CHAPTER 11 Flashcards
Terms and important equations or statements from chapter 11
Service life
Estimated use that the company expects to receive from the asset (time).
Allocation base
The value of usefulness that is expected to be consumed.
Allocation method
The pattern in which the usefulness is expected to be consumed.
ALLOCATION BASE =
INITIAL ASSET VALUE - RESIDUAL VALUE
Time base method
The allocation base is according to the passage of time.
Activity base method
The allocation base is according to the input/output of an asset.

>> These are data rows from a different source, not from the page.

<file path="config.mk">
export PLATFORM = sky130hd
export DESIGN_NAME = extbus_strobe_ctrl
export DESIGN_NICKNAME = d
export VERILOG_FILES = /design/src/rtl/extbus_strobe_pkg.sv /design/src/rtl/extbus_cfg_regs.sv /design/src/rtl/extbus_cycle_select.sv /design/src/rtl/extbus_strobe_seq.sv /design/src/rtl/extbus_strobe_ctrl.sv
export SDC_FILE = /design/constraint.sdc
export NUM_CORES = 1
export LEC_CHECK = 0
export ABC_AREA = 1
export BUFFER_PORTS_ARGS = -buffer_cell sky130_fd_sc_hd__buf_2
export CAP_MARGIN = 0
export CORE_MARGIN = 2
export CORE_UTILIZATION = 42
export DETAILED_ROUTE_END_ITERATION = 7
export GPL_TIMING_DRIVEN = 0
export PLACE_DENSITY = 0.8
export SYNTH_ARGS = -nofsm -noshare
export SYNTH_HDL_FRONTEND = slang
export SYNTH_SLANG_ARGS = --single-unit
export TNS_END_PERCENT = 50
</file>
<file path="constraint.sdc">
create_clock -name clk -period 1.18 [get_ports clk]
set_input_delay 0.118 -clock clk [delete_from_list [all_inputs] [get_ports clk]]
set_output_delay 0.118 -clock clk [all_outputs]
set_load 0.02 [all_outputs]
</file>
[config.mk]
export PLATFORM = sky130hd
export DESIGN_NAME = nfd_decoder
export DESIGN_NICKNAME = d
export VERILOG_FILES = /design/src/rtl/nfd_pkg.sv /design/src/rtl/nfd_match.sv /design/src/rtl/nfd_idrd.sv /design/src/rtl/nfd_seq.sv /design/src/rtl/nfd_decoder.sv
export SDC_FILE = /design/constraint.sdc
export NUM_CORES = 1
export LEC_CHECK = 0
export ABC_AREA = 1
export BUFFER_PORTS_ARGS = -buffer_cell sky130_fd_sc_hd__buf_2
export CORE_MARGIN = 2
export CORE_UTILIZATION = 49
export DETAILED_ROUTE_END_ITERATION = 7
export MAX_ROUTING_LAYER = met4
export PLACE_DENSITY = 0.85
export SLEW_MARGIN = 20
export SYNTH_ARGS = -nofsm -noshare
export SYNTH_HDL_FRONTEND = slang
export SYNTH_SLANG_ARGS = --single-unit
[constraint.sdc]
create_clock -name clk -period 2 [get_ports clk]
set_input_delay 0 -clock clk [delete_from_list [all_inputs] [get_ports clk]]
set_output_delay 0 -clock clk [all_outputs]
set_load 0.01 [all_outputs]
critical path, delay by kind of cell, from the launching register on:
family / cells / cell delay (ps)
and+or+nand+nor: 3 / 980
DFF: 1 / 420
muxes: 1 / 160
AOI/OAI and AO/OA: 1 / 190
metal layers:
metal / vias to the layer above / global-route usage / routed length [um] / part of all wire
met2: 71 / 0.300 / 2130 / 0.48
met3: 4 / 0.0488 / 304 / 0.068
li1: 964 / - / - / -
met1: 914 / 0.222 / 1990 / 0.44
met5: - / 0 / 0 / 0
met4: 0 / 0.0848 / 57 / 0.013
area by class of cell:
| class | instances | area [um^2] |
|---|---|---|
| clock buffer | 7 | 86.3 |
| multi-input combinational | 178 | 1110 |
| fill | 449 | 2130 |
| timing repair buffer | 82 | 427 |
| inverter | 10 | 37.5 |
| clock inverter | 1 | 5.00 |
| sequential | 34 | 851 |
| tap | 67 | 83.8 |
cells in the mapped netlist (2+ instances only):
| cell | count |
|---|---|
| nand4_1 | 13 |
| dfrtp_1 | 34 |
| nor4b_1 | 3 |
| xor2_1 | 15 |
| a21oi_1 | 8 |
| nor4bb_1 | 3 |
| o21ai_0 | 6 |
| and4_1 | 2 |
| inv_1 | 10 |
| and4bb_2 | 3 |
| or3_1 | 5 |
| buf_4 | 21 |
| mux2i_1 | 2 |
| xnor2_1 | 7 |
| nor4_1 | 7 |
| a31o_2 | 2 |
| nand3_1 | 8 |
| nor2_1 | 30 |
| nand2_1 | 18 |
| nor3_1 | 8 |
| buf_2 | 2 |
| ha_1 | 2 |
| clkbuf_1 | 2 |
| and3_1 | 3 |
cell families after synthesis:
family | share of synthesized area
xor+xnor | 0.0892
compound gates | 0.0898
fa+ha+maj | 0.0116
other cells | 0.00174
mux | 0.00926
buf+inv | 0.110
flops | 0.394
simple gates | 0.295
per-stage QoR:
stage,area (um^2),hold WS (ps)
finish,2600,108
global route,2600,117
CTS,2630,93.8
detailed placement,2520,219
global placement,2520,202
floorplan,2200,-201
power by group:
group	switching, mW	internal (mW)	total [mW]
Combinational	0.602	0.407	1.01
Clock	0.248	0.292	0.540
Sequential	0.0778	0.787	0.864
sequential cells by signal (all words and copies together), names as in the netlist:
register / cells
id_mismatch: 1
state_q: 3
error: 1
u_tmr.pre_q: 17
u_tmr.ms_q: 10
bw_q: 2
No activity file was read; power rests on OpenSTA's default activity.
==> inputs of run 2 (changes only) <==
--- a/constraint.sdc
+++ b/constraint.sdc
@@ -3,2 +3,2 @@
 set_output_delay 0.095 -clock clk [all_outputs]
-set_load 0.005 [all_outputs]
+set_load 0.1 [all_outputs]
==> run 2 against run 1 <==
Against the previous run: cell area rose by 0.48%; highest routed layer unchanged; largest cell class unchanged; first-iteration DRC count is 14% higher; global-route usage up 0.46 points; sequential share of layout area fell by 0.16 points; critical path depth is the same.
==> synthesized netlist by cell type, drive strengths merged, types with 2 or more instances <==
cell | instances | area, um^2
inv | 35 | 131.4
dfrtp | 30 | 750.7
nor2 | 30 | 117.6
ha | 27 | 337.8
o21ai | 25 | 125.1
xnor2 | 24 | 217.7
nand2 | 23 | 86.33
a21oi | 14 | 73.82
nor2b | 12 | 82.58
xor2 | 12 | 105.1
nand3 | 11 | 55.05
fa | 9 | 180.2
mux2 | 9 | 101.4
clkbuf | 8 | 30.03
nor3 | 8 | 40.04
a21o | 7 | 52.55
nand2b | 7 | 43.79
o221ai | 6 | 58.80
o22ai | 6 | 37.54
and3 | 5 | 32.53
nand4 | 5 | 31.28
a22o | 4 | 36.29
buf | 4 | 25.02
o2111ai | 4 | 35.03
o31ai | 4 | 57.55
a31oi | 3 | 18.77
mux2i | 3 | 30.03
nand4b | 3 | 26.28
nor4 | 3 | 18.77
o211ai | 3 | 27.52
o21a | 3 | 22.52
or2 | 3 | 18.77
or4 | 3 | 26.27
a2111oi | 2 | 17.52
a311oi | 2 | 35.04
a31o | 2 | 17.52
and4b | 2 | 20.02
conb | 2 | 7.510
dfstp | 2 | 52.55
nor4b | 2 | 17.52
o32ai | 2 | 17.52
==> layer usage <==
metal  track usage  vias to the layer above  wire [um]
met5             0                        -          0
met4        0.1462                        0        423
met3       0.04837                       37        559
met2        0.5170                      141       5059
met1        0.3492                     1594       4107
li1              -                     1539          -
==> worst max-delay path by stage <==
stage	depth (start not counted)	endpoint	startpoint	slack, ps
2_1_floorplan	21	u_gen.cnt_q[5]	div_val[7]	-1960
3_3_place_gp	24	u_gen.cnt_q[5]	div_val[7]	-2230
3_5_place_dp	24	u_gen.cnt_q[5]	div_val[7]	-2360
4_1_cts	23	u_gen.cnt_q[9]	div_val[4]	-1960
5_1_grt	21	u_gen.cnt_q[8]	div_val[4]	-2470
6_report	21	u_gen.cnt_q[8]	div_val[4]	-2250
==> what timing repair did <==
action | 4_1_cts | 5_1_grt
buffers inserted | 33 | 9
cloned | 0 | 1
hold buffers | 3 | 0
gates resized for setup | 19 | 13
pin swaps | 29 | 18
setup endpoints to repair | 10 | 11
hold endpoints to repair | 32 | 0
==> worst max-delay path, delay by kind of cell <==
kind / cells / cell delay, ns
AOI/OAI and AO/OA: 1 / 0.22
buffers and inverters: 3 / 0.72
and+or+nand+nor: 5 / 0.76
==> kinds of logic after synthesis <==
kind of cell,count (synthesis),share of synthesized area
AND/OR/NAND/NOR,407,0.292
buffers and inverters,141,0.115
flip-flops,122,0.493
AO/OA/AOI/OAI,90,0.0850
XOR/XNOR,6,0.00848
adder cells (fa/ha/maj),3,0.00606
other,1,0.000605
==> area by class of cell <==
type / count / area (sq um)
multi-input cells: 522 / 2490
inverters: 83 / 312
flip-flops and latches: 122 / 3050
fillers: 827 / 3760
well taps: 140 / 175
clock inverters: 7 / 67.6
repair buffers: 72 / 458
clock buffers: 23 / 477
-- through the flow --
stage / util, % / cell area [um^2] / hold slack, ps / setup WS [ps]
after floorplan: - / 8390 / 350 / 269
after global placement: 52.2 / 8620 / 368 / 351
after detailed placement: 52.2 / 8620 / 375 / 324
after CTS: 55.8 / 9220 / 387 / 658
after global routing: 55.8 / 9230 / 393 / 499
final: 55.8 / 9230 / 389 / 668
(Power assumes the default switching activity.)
===== config.mk =====
export PLATFORM = sky130hd
export DESIGN_NAME = irq_deliver
export DESIGN_NICKNAME = d
export VERILOG_FILES = /design/src/rtl/irq_deliver.sv
export SDC_FILE = /design/constraint.sdc
export NUM_CORES = 1
export LEC_CHECK = 0
export ABC_AREA = 1
export BUFFER_PORTS_ARGS = -buffer_cell sky130_fd_sc_hd__buf_4
export CORE_MARGIN = 2
export CORE_UTILIZATION = 40
export DETAILED_ROUTE_END_ITERATION = 12
export GPL_ROUTABILITY_DRIVEN = 0
export PLACE_DENSITY = 0.65
export SKIP_CTS_REPAIR_TIMING = 1
export SYNTH_ARGS = -nofsm -noshare
export SYNTH_HDL_FRONTEND = slang
export SYNTH_SLANG_ARGS = --single-unit

===== constraint.sdc =====
create_clock -name clk -period 1.3 [get_ports clk]
set_input_delay 0.195 -clock clk [delete_from_list [all_inputs] [get_ports clk]]
set_output_delay 0.195 -clock clk [all_outputs]
set_load 0.03 [all_outputs]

Time-based depreciation methods (3)
- Straight line method
- Accelerated method
- Declining balance method
Straight line method
Allocated an equal amount of deprecable base to each year of the asset life.
Accelerated method
Declining pattern of depreciation, with higher depreciation in the early years of the asset life and lower depreciation in later years.
Sum of the years
Multiplies depreciable base by a declining fraction
Declining balance method
Multiples beginning-of-year book value by an annual rate that is a multiple of the SL rate.
Units of production method
Computes a depreciation rate per measure of activity and then multiplies this rate by actual activity to determine periodic depreciation.
STRAIGHT LINE ANNUAL DEPR.
(PURCHASE PRICE - ANTICIPATED RISUDAL VALUE) / NUMBER OF YEARS
SUM OF YEARS =
( n ( n + 1 ) ) / 2
DEPRECIATION =
DEP. BASE X ( x / SUM OF YEARS)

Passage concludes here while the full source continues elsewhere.